Breakfast apples: varieties to cook and bake in brunch dishes

9/14/2009
BY KATHIE SMITH
BLADE FOOD EDITOR

Apples are so versatile. They're good to eat all year long. You can eat them raw or cook with them. From applesauce to an ingredient in soups and desserts, they're such a versatile food.

This year, think about breakfast apples.

As I've tested recipes this week, I've discovered a variety of ways to use apples in brunch recipes.

Apples and Grits Brunch Casserole will surprise even those who insist they don't like grits, the coarsely ground grain of corn.

I cooked the quick grits (not the old-fashioned), added shredded cheddar cheese, chopped onion, minced garlic, green chilies, and two cups of chopped Johnston Farms Yellow Delicious apples topped off with two beaten eggs. It is a surprising and delicious combination of ingredients that bakes for 50 minutes. I served it with sausage patties, Baked Breakfast Apples and even Cinnamon-Apple Streusel Muffins.

The combination will surely turn up on one of my holiday brunches this year.

The grits casserole, which has a smooth texture, is best served warm. It will keep one day refrigerated and can be heated in the microwave.

I bought a three-pound bag of local Johnston apples at Kazmaiers supermarkete for about $3 per bag (8 or 10 apples in a bag). The apples were not big, but they were perfect for the grits casserole and for Baked Breakfast Apples.

“Those apples were a sub-category of Golden Delicious called Ginger Gold,” said Martha Mora of Johnston Fruit Farms at 2790 Airport Highway, one mile west of Swanton. “They are an early apple. Later in the season, we have just Golden Delicious, which is a good cooking apple. My grandmother used Golden Delicious in many of her recipes.”

“Ginger Gold is spicy and tart, a firm wonderful apple,” she said in a phone interview. It was a perfect little apple for Baked Breakfast Apples, allowing for an apple that was the right size for one-serving. But you could use Jonathan apples or another cooking apple.

In the Baked Breakfast Apple recipe, the apples needed to be cored. It's a recipe from Jim and Karen Herzberg of Waterville, and I've had it in my file for at least five years. I carefully used a corer kitchen tool rather than a paring knife. I didn't want to cut through the bottom of the apples because a filling of granola and golden raisins is placed in each of them.
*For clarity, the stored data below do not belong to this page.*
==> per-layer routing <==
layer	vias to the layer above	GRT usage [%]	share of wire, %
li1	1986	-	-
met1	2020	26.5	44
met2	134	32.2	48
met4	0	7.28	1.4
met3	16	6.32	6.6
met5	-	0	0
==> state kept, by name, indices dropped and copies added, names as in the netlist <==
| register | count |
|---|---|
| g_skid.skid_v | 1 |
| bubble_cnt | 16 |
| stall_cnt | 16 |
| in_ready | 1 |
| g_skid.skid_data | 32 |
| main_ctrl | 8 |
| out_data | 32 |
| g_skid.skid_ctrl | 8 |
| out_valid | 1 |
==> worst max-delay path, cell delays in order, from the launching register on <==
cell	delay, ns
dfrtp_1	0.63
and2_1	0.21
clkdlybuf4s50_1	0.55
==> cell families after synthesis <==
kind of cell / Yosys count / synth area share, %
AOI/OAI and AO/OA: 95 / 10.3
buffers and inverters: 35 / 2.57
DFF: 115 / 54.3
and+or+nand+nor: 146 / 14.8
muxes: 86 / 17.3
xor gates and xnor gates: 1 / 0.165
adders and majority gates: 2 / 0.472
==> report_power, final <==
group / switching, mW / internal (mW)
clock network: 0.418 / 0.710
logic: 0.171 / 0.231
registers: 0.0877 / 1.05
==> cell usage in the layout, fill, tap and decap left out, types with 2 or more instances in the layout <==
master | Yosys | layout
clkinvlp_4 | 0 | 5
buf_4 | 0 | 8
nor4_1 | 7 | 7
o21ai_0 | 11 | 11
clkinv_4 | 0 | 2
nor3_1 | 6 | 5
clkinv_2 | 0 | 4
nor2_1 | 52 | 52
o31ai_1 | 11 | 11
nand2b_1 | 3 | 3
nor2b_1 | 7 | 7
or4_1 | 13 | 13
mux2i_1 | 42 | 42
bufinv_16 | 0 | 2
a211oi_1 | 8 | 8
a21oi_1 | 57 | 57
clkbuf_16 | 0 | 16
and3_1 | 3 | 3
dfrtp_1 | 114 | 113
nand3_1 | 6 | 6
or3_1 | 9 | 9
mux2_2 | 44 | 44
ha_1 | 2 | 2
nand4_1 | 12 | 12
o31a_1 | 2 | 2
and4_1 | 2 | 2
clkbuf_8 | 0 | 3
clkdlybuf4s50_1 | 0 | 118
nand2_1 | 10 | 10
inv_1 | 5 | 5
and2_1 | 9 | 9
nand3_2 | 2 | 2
<file path="config.mk">
export PLATFORM = sky130hd
export DESIGN_NAME = nr_divider_flat
export DESIGN_NICKNAME = d
export VERILOG_FILES = /design/src/rtl/nr_divider_if.sv /design/src/rtl/nr_divider.sv /design/src/flat_wrapper.sv
export SDC_FILE = /design/constraint.sdc
export NUM_CORES = 1
export LEC_CHECK = 0
export ABC_AREA = 0
export BUFFER_PORTS_ARGS = -buffer_cell sky130_fd_sc_hd__buf_2
export CAP_MARGIN = 25
export CORE_MARGIN = 1
export CORE_UTILIZATION = 39
export CTS_CLUSTER_SIZE = 10
export DETAILED_ROUTE_END_ITERATION = 12
export GPL_TIMING_DRIVEN = 1
export HOLD_SLACK_MARGIN = 0.15
export PLACE_DENSITY = 0.56
export REMOVE_ABC_BUFFERS = 1
export SLEW_MARGIN = 30
export SYNTH_ARGS = -nofsm -noshare
export SYNTH_HDL_FRONTEND = slang
export SYNTH_SLANG_ARGS = --single-unit
</file>
<file path="constraint.sdc">
create_clock -name CLK -period 5.5 [get_ports CLK]
set_input_delay 0.825 -clock CLK [delete_from_list [all_inputs] [get_ports CLK]]
set_output_delay 0.825 -clock CLK [all_outputs]
set_load 0.005 [all_outputs]
</file>
<file path="src/rtl/nr_divider_if.sv">
// Operand/result handshake bundle for the non-restoring divider.
`timescale 1ns/1ps

interface nr_divider_if #(
  parameter int unsigned WIDTH = 32
);
  logic             in_valid;
  logic             in_ready;
  logic [WIDTH-1:0] x;
  logic [WIDTH-1:0] y;
  logic             signed_mode;
  logic             out_valid;
  logic             out_ready;
  logic [WIDTH-1:0] q;
  logic [WIDTH-1:0] r;
  logic             div_by_zero;

  modport master (
    output in_valid, x, y, signed_mode, out_ready,
    input  in_ready, out_valid, q, r, div_by_zero
  );

  modport slave (
    input  in_valid, x, y, signed_mode, out_ready,
    output in_ready, out_valid, q, r, div_by_zero
  );
endinterface

</file>
<file path="src/rtl/nr_divider.sv">
// Iterative radix-2 non-restoring divider, one quotient bit per cycle.
// Define DIV_SIGNED_EN to honour signed_mode; otherwise all operands are unsigned.
`timescale 1ns/1ps

module nr_divider #(
  parameter int unsigned WIDTH = 32
) (
  input  logic        CLK,
  input  logic        RST,
  nr_divider_if.slave bus
);
  localparam int unsigned CNT_W = $clog2(WIDTH) + 1;

  typedef enum logic [1:0] {IDLE, CALC, FIX, DONE} state_t;

  state_t           state;
  logic [WIDTH:0]   p;
  logic [WIDTH-1:0] a;
  logic [WIDTH-1:0] d;
  logic             sx;
  logic             sy;
  logic [CNT_W-1:0] cnt;

  logic             in_sx;
  logic             in_sy;
  logic [WIDTH-1:0] mag_x;
  logic [WIDTH-1:0] mag_y;
  logic [WIDTH:0]   p_sh;
  logic [WIDTH:0]   p_nx;
  logic [WIDTH:0]   p_fix;

`ifdef DIV_SIGNED_EN
  assign in_sx = bus.signed_mode & bus.x[WIDTH-1];
  assign in_sy = bus.signed_mode & bus.y[WIDTH-1];
  assign mag_x = in_sx ? (~bus.x + WIDTH'(1)) : bus.x;
  assign mag_y = in_sy ? (~bus.y + WIDTH'(1)) : bus.y;
`else
  logic unused_signed_mode;
  assign unused_signed_mode = bus.signed_mode;
  assign in_sx = 1'b0;
  assign in_sy = 1'b0;
  assign mag_x = bus.x;
  assign mag_y = bus.y;
`endif

  // One non-restoring step: shift in next dividend bit, then add or subtract D by sign of P.
  always_comb begin
    p_sh  = {p[WIDTH-1:0], a[WIDTH-1]};
    p_nx  = p[WIDTH] ? (p_sh + {1'b0, d}) : (p_sh - {1'b0, d});
    p_fix = p[WIDTH] ? (p + {1'b0, d}) : p;
  end

  always_ff @(posedge CLK or negedge RST) begin
    if (!RST) begin
      state           <= IDLE;
      p               <= '0;
      a               <= '0;
      d               <= '0;
      sx              <= 1'b0;
      sy              <= 1'b0;
      cnt             <= '0;
      bus.q           <= '0;
      bus.r           <= '0;
      bus.div_by_zero <= 1'b0;
      bus.out_valid   <= 1'b0;
      bus.in_ready    <= 1'b1;
    end else begin
      unique case (state)
        IDLE: begin
          if (bus.in_valid && bus.in_ready) begin
            bus.in_ready <= 1'b0;
            if (bus.y == '0) begin
              bus.q           <= '1;
              bus.r           <= bus.x;
              bus.div_by_zero <= 1'b1;
              bus.out_valid   <= 1'b1;
              state           <= DONE;
            end else begin
              p     <= '0;
              a     <= mag_x;
              d     <= mag_y;
              sx    <= in_sx;
              sy    <= in_sy;
              cnt   <= CNT_W'(WIDTH);
              state <= CALC;
            end
          end
        end
        // Final counter==0 cycle restores a negative partial remainder.
        CALC: begin
          if (cnt != '0) begin
            p   <= p_nx;
            a   <= {a[WIDTH-2:0], ~p_nx[WIDTH]};
            cnt <= cnt - CNT_W'(1);
          end else begin
            p     <= p_fix;
            state <= FIX;
          end
        end
        // Truncating division: remainder follows the dividend sign.
        FIX: begin
          bus.q           <= (sx ^ sy) ? (~a + WIDTH'(1)) : a;
          bus.r           <= sx ? (~p[WIDTH-1:0] + WIDTH'(1)) : p[WIDTH-1:0];
          bus.div_by_zero <= 1'b0;
          bus.out_valid   <= 1'b1;
          state           <= DONE;
        end
        DONE: begin
          if (bus.out_ready) begin
            bus.out_valid <= 1'b0;
            bus.in_ready  <= 1'b1;
            state         <= IDLE;
          end
        end
        default: state <= IDLE;
      endcase
    end
  end
endmodule

</file>
<file path="src/flat_wrapper.sv">
// flat-port wrapper written by rule: the top's interface ports become plain ports
module nr_divider_flat 
#(
  parameter int unsigned WIDTH = 32
)
  (CLK, RST, bus_in_valid, bus_x, bus_y, bus_signed_mode, bus_out_ready, bus_in_ready, bus_out_valid, bus_q, bus_r, bus_div_by_zero);
  nr_divider_if #(.WIDTH(WIDTH)) bus_i ();
  input  logic CLK;
  input  logic RST;
  input wire logic [$bits(bus_i.in_valid)-1:0] bus_in_valid;
  input wire logic [$bits(bus_i.x)-1:0] bus_x;
  input wire logic [$bits(bus_i.y)-1:0] bus_y;
  input wire logic [$bits(bus_i.signed_mode)-1:0] bus_signed_mode;
  input wire logic [$bits(bus_i.out_ready)-1:0] bus_out_ready;
  output wire logic [$bits(bus_i.in_ready)-1:0] bus_in_ready;
  output wire logic [$bits(bus_i.out_valid)-1:0] bus_out_valid;
  output wire logic [$bits(bus_i.q)-1:0] bus_q;
  output wire logic [$bits(bus_i.r)-1:0] bus_r;
  output wire logic [$bits(bus_i.div_by_zero)-1:0] bus_div_by_zero;
  assign bus_i.in_valid = bus_in_valid;
  assign bus_i.x = bus_x;
  assign bus_i.y = bus_y;
  assign bus_i.signed_mode = bus_signed_mode;
  assign bus_i.out_ready = bus_out_ready;
  assign bus_in_ready = bus_i.in_ready;
  assign bus_out_valid = bus_i.out_valid;
  assign bus_q = bus_i.q;
  assign bus_r = bus_i.r;
  assign bus_div_by_zero = bus_i.div_by_zero;
  nr_divider #(.WIDTH(WIDTH)) u_core (.CLK(CLK), .RST(RST), .bus(bus_i));
endmodule
</file>
### src/rtl/master_0_bytes_to_pkts_if.sv
// Byte-in / packet-out bundle for the master_0 bytes-to-packets decoder.
// The master modport is the decoder's view; slave is the surrounding logic.
interface master_0_bytes_to_pkts_if #(
  parameter int CHANNEL_WIDTH = 8
);
  logic                     in_valid;
  logic [7:0]               in_data;
  logic                     in_ready;
  logic                     out_valid;
  logic [7:0]               out_data;
  logic                     out_startofpacket;
  logic                     out_endofpacket;
  logic [CHANNEL_WIDTH-1:0] out_channel;
  logic                     out_ready;
  logic                     drop_pulse;

  modport master (
    input  in_valid, in_data, out_ready,
    output in_ready, out_valid, out_data, out_startofpacket,
           out_endofpacket, out_channel, drop_pulse
  );

  modport slave (
    output in_valid, in_data, out_ready,
    input  in_ready, out_valid, out_data, out_startofpacket,
           out_endofpacket, out_channel, drop_pulse
  );
endinterface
Use your favorite cereal granola. I think its best to keep the cereal on the top instead of the raisins, which turn darker during the baking. The sauce is made with brown sugar, orange juice, cinnamon, and butter. I like to bake the apples at least 45 to 50 minutes.

I also used the Golden Delicious apples in Cinnamon-Streusel Muffins, although the recipe recommended a tart apple such as Granny Smith or Rome Beauty. The Golden Delicious made such a nice muffin that was sweet and rich enough that it didn't need to be served with any additional butter, as many folks like to spread on a muffin.

In the muffins, the Golden Delicious held its shape. “McIntosh wouldn't hold its shape in a muffin like Ginger Gold does,” said Mrs. Mora. “McIntosh is a great cooking apple, but it would be better in a soup or a sauce.”

Sauces and soups

Those apples can also turn up in a topping for pancakes or waffles. Hotcakes with Warm Maple Apples, calls for a tart apple.

Some cooks add a fall soup to a brunch table. Cauliflower-Apple Soup with Duck Confit (optional) calls for sweet apples such as Honeycrisp, cored, peeled, and diced.

“We have lots of Honeycrisp,” said Marlene MacQueen of MacQueen Orchards in Holland who has a recipe for Honeycrisp Apple Galette. “These are best known as an eating apple. They are crisp.” She expects their supply to last through October. And now the Gala, Jonathan, and Early Gold apples are also on the shelves in their farm market.

The 28th Annual Apple Butter Festival & Craft Show at MacQueen Orchards will be Oct. 3 and 4. The annual All American Apple Pie Contest is at noon Oct. 3. It is limited to 30 pies so contestants must pre-enter. “They use all kinds of apples for pies, but not Red Delicious,” said Mrs. MacQueen. “Red Delicious don't cook down. They stay hard.”

“Jonathan holds its shape,” she said. It's the variety of apple used in the MacQueen bakery.

No matter when you visit a local orchard or market, ask what apples are at their peak that day.

“There's a window when each variety of apple is at its peak of quality and flavor,” said Mrs. Mora. “I don't have a favorite apple. Each one has it's own unique qualities, aromas and flavors. It's fun. I enjoy every apple at its peak.”

“You can travel the season with the apple varieties as you enjoy the apple season.”

Kathie Smith is The Blade's food editor.